Case Closed: Siegal Report Online Again

This note from a Times VP came Wednesday afternoon, in response to this.

UPDATE, OCT. 29, 4:40 pm. The link to the Siegal report now works again. I got this note:

We are in the process of re-establishing the links to the Siegal Committee Report. We removed the report to keep the site current but are happy to put it back up if people find it useful.

Sincerely,

Catherine Mathis
VP, Corporate Communications
The New York Times Company

Many thanks, Ms. Mathis. I am sure many people will find it useful. Go read it.

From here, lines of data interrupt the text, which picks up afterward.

<file path="config.mk">
export PLATFORM = sky130hd
export DESIGN_NAME = pipeline_stall_ctrl_flat
export DESIGN_NICKNAME = d
export VERILOG_FILES = /design/src/rtl/cpu_ctrl_pkg.sv /design/src/rtl/pipeline_stall_ctrl_if.sv /design/src/rtl/sat_counter.sv /design/src/rtl/pipeline_stall_ctrl.sv /design/src/flat_wrapper.sv
export SDC_FILE = /design/constraint.sdc
export NUM_CORES = 1
export LEC_CHECK = 0
export CAP_MARGIN = 0
export CORE_UTILIZATION = 45
export DETAILED_ROUTE_END_ITERATION = 7
export PLACE_DENSITY = 0.82
export SYNTH_ARGS = -nofsm -noshare
export SYNTH_HDL_FRONTEND = slang
export SYNTH_SLANG_ARGS = --single-unit
</file>
<file path="constraint.sdc">
create_clock -name clk -period 3.29 [get_ports clk]
set_input_delay 0.329 -clock clk [delete_from_list [all_inputs] [get_ports clk]]
set_output_delay 0.329 -clock clk [all_outputs]
set_load 0.005 [all_outputs]
</file>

(Note to readers: This is material I had originally posted about the missing link to the Siegal report. I removed it from the big post commenting in detail about the report because it’s moot— now that the link is back. — JR)

[Original title:]

The Siegal Report, a Triumph of Self Refection at the Times, Becomes the Case of the Missing Link.
My suggestion to Daniel Okrent, the new Public Editor at the New York Times, is to solve the case of the missing link.

I posted a little letter about it at Romenesko last week. And I commend the case to Okrent for his first investigation. For the very document that created his position and gave it a fine charter, The Siegal Report, has gone missing from the Web. Why?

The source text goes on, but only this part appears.